Cartooning & Comic Art
Katie Lane’s Low-down on Work-for-Hire versus Assigning Your Copyrights
Posted by Rebecca Blake on March 21, 2016
Attorney Katie Lane recently addressed a question she often hears from her creative clients: what’s the difference between work-for-hire and assigning copyrights? Work-for-hire is a term which is frequently misunderstood, and confused with an all-rights buyout. Lane explains that a work-for-hire agreement means the client owns the copyright to whatever the artist creates: “From the very moment the thing is created, it’s owned by the client or your employer.” In contrast, when an artist assigns the copyright, the artist owns the copyright, and is selling that copyright to the client.
Lane further explains that for a work to qualify as work-for-hire, it has to either be created by an employee within the scope of that individual’s job (in which case the copyright belongs to the employer or firm), or it must meet one of nine categories, such as contributing to a collective work. Lane also points out that the agreement between the artist and client must stipulate that the work is work-for-hire.
Lane concludes by cautioning artists on the real limits work-for-hire agreements place on artists, such as prohibiting them from displaying the work in their portfolios. If a contract stipulates a project is work-for-hire, and the artist thinks it may not meet one of the nine qualifications, Lane’s advice is to negotiate before signing to see if the terms can be changed to assigning copyrights.
Lane’s full article, Work for Hire or Copyright Assignment?, can be read on her blog. The Work Made for Hire blog features articles written from a legal perspective for creatives, and includes tips on negotiating, reading contracts, and a comprehensive article on orphan works.
Illustration of Katie Lane © Dylan Meconis 2016. Used with permission.
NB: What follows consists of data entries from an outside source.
==> src/rtl/ppe_pkg.sv <==
// Shared types and constants for the pixel pedestal entry encoder.
`timescale 1ns / 1ps
package ppe_pkg;

  localparam int COL_W    = 9;
  localparam int ROW_W    = 9;
  localparam int LEVEL_W  = 16;
  localparam int MULT_W   = 16;
  localparam int OFFSET_W = 20;
  localparam int ENTRY_W  = 12;
  localparam int CFG_IDX_W  = 1;
  localparam int CFG_DATA_W = 16;

  typedef enum logic [CFG_IDX_W-1:0] {
    REG_SENSOR_TYPE = 1'b0,
    REG_NOISE_MULT  = 1'b1
  } cfg_reg_t;

  typedef enum logic {
    SENSOR_SUBMATRIX = 1'b0,
    SENSOR_QUADRANT  = 1'b1
  } sensor_t;

  typedef struct packed {
    sensor_t             sensor_type;
    logic [MULT_W-1:0]   noise_multiplier;
  } cfg_t;

  localparam logic [MULT_W-1:0]  NOISE_MULT_RESET = 16'd512;
  localparam logic [ENTRY_W-1:0] MASK_WORD        = 12'h81F;

  // Geometry of both sensor types.
  localparam logic [COL_W-1:0] DUMMY_COLS   = 9'd2;
  localparam logic [COL_W-1:0] SMALL_SIZE   = 9'd256;
  localparam logic [COL_W-1:0] QUAD_COLS    = 9'd254;
  localparam logic [COL_W-1:0] QUAD_X_LIMIT = 9'd508;
  localparam logic [7:0]       QUAD_X_LAST  = 8'd253;
  localparam logic [7:0]       QUAD_Y_LAST  = 8'd255;

  // Threshold clamp range.
  localparam int THR_MAX = 31;
  localparam int THR_MIN = -32;

endpackage

==> src/rtl/ppe_cfg_regs.sv <==
// Configuration register file: sensor type and noise multiplier.
`timescale 1ns / 1ps
module ppe_cfg_regs (
  input  logic                             clk,
  input  logic                             rst,
  input  logic                             cfg_write_enable,
  input  logic [ppe_pkg::CFG_IDX_W-1:0]    cfg_index,
  input  logic [ppe_pkg::CFG_DATA_W-1:0]   cfg_data,
  output ppe_pkg::cfg_t                    cfg
);
  import ppe_pkg::*;

  always_ff @(posedge clk) begin
    if (rst) begin
      cfg.sensor_type      <= SENSOR_SUBMATRIX;
      cfg.noise_multiplier <= NOISE_MULT_RESET;
    end else if (cfg_write_enable) begin
      unique case (cfg_reg_t'(cfg_index))
        REG_SENSOR_TYPE: cfg.sensor_type      <= sensor_t'(cfg_data[0]);
        REG_NOISE_MULT:  cfg.noise_multiplier <= cfg_data[MULT_W-1:0];
        default: ;
      endcase
    end
  end

endmodule

==> src/rtl/ppe_addr_map.sv <==
// Coordinate to pedestal memory word address mapping for both sensor types.
`timescale 1ns / 1ps
module ppe_addr_map (
  input  ppe_pkg::sensor_t                 sensor_type,
  input  logic [ppe_pkg::COL_W-1:0]        column,
  input  logic [ppe_pkg::ROW_W-1:0]        row,
  output logic [ppe_pkg::OFFSET_W-1:0]     memory_offset,
  output logic                             coordinate_error
);
  import ppe_pkg::*;

  logic [1:0]       s_sub;
  logic [COL_W-1:0] s_col;
  logic [ROW_W-1:0] s_row;
  logic             s_ok;

  logic             q_xhi;
  logic [COL_W-1:0] q_xrel;
  logic [7:0]       q_x;
  logic [7:0]       q_y;
  logic [1:0]       q_sub;
  logic [COL_W-1:0] q_col;
  logic [ROW_W-1:0] q_row;
  logic             q_ok;

  // Submatrix sensor: 64-column submatrices, swap 1 and 2.
  always_comb begin
    s_ok  = (column < SMALL_SIZE) && (row < SMALL_SIZE);
    s_sub = column[7:6];
    if (s_sub == 2'd1 || s_sub == 2'd2) s_sub = ~s_sub;
    s_col = {3'b000, column[5:0]} + DUMMY_COLS;
    s_row = row;
  end

  // Quadrant sensor: four 254x256 quadrants, swap 1 and 3, then mirror.
  always_comb begin
    q_ok   = column < QUAD_X_LIMIT;
    q_xhi  = column >= QUAD_COLS;
    q_xrel = q_xhi ? (column - QUAD_COLS) : column;
    q_x    = q_xrel[7:0];
    q_y    = row[7:0];
    q_sub  = {row[8], q_xhi};
    if (q_sub == 2'd1 || q_sub == 2'd3) q_sub = {~q_sub[1], q_sub[0]};
    unique case (q_sub)
      2'd3: q_x = QUAD_X_LAST - q_x;
      2'd2: q_y = QUAD_Y_LAST - q_y;
      2'd1: begin
        q_x = QUAD_X_LAST - q_x;
        q_y = QUAD_Y_LAST - q_y;
      end
      default: ;
    endcase
    q_col = {1'b0, q_x} + DUMMY_COLS;
    q_row = {1'b0, q_y};
  end

  always_comb begin
    unique case (sensor_type)
      SENSOR_QUADRANT: begin
        coordinate_error = !q_ok;
        memory_offset    = q_ok ? {q_sub, q_row, q_col} : '0;
      end
      default: begin
        coordinate_error = !s_ok;
        memory_offset    = s_ok ? {s_sub, s_row, s_col} : '0;
      end
    endcase
  end

endmodule

==> src/rtl/ppe_entry_pack.sv <==
// Threshold and pedestal packing into the 12-bit pedestal memory entry.
`timescale 1ns / 1ps
module ppe_entry_pack (
  input  logic [ppe_pkg::MULT_W-1:0]         noise_multiplier,
  input  logic signed [ppe_pkg::LEVEL_W-1:0] pedestal_level,
  input  logic signed [ppe_pkg::LEVEL_W-1:0] noise_level,
  input  logic                               bad_pixel,
  output logic [ppe_pkg::ENTRY_W-1:0]        entry_word
);
  import ppe_pkg::*;

  localparam int PROD_W = LEVEL_W + MULT_W + 1;
  localparam int THR_W  = PROD_W - 12;

  logic signed [LEVEL_W-4-1:0] ped_int;
  logic signed [PROD_W-1:0]    prod;
  logic signed [THR_W-1:0]     thr_full;
  logic signed [5:0]           thr;

  always_comb begin
    // Truncate toward zero: round up negatives that have a fraction.
    ped_int = pedestal_level[LEVEL_W-1:4]
              + {{(LEVEL_W-5){1'b0}},
                 (pedestal_level[LEVEL_W-1] && (pedestal_level[3:0] != 4'd0))};

    prod = PROD_W'(noise_level) * $signed({1'b0, noise_multiplier});
    thr_full = prod[PROD_W-1:12]
               + {{(THR_W-1){1'b0}}, (prod[PROD_W-1] && (prod[11:0] != 12'd0))};

    if (thr_full > THR_W'(THR_MAX))      thr = 6'(THR_MAX);
    else if (thr_full < THR_W'(THR_MIN)) thr = 6'(THR_MIN);
    else                                 thr = thr_full[5:0];

    entry_word = bad_pixel ? MASK_WORD : {1'b0, ped_int[4:0], thr};
  end

endmodule
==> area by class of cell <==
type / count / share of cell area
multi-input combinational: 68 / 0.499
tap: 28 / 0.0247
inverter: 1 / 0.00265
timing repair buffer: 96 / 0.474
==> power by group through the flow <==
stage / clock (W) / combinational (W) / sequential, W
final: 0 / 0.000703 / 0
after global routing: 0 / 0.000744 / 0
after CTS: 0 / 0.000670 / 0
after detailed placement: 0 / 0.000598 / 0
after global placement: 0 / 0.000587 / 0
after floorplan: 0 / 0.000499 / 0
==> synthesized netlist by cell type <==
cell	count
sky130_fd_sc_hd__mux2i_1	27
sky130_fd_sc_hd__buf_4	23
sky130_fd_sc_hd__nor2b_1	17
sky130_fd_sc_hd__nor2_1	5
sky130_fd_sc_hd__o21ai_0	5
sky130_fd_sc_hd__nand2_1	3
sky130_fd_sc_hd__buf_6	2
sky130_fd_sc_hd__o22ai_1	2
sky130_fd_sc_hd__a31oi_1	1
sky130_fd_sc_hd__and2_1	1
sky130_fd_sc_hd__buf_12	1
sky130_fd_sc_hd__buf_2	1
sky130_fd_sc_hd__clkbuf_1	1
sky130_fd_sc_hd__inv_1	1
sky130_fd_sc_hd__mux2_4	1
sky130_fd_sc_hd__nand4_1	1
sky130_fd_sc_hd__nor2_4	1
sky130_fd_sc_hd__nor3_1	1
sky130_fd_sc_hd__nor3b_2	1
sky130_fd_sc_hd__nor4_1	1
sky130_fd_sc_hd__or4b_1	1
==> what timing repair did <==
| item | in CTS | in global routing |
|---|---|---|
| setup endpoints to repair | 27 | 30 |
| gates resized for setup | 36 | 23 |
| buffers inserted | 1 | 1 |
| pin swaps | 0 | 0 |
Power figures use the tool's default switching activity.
NYPL Adds Public Domain Images to Digital Collections for Reuse by Artists
Posted by Rebecca Blake on February 02, 2016
The New York Public Library (NYPL) has added over 674,000 public domain images to their on online database of digital collections. The public domain database includes prints, photographs, maps, video, and manuscripts, which can be downloaded in high resolution. The NYPL statements on the collection indicate that the materials are out-of-copyright, and the public is invited to “go forth and reuse!”. However, a closer look at the NYPL selection process indicates that some images may not be public domain, or may have additional rights assigned, and artists are cautioned to proceed carefully before using the images.
The collection was developed with the NYPL Labs, an interdisciplinary team within the library with the mission of positioning the Library’s collections for the digital age. The NYPL Digital Collections overall provide a great resource of research, educational, and reference material for designers and illustrators. Visitors to the Collections can search by keyword, scroll through recently uploaded items, or browse collections such as Fashion, Nature, For Designers, or Book Arts and Illustrations. For illustrators needing reference material for historic projects, for example, illustrations of 1930s era farm life, the search features and collections can be a tremendous aid. To select for public domain images within a collection, the user checks the “Show Only Public Domain” filter selection. This filters for only images the NYPL believes are out-of-copyright.
Above: When in a collection, be sure to select for only public domain images to view images the NYPL has flagged as available for reuse.
While the newly added materials are described as “public domain” (items for which the coyright has expired or doesn't exist), the Library doesn’t commit to that legal designation. The Library legal team utilizes services such as reverse image searches and the Catalog of Copyright Entries to research the copyright status of items before release. However, because of changes in US copyright law, and the lack of provenance on many images (in particular photos), the NYPL demurs to definitively state the items are public domain. Instead, their blog post on the public domain additions clarifies that the legal team was unable to find copyrights to the items, and states that the Library is unable “to guarantee that we have not made a mistake in either the facts or the law.” The rights statement on the public domain images reads “We believe that this item has no known US copyright restrictions.” The statement also warns that the items may be additionally restricted: “The item may be subject to rights of privacy, rights of publicity and other restrictions.”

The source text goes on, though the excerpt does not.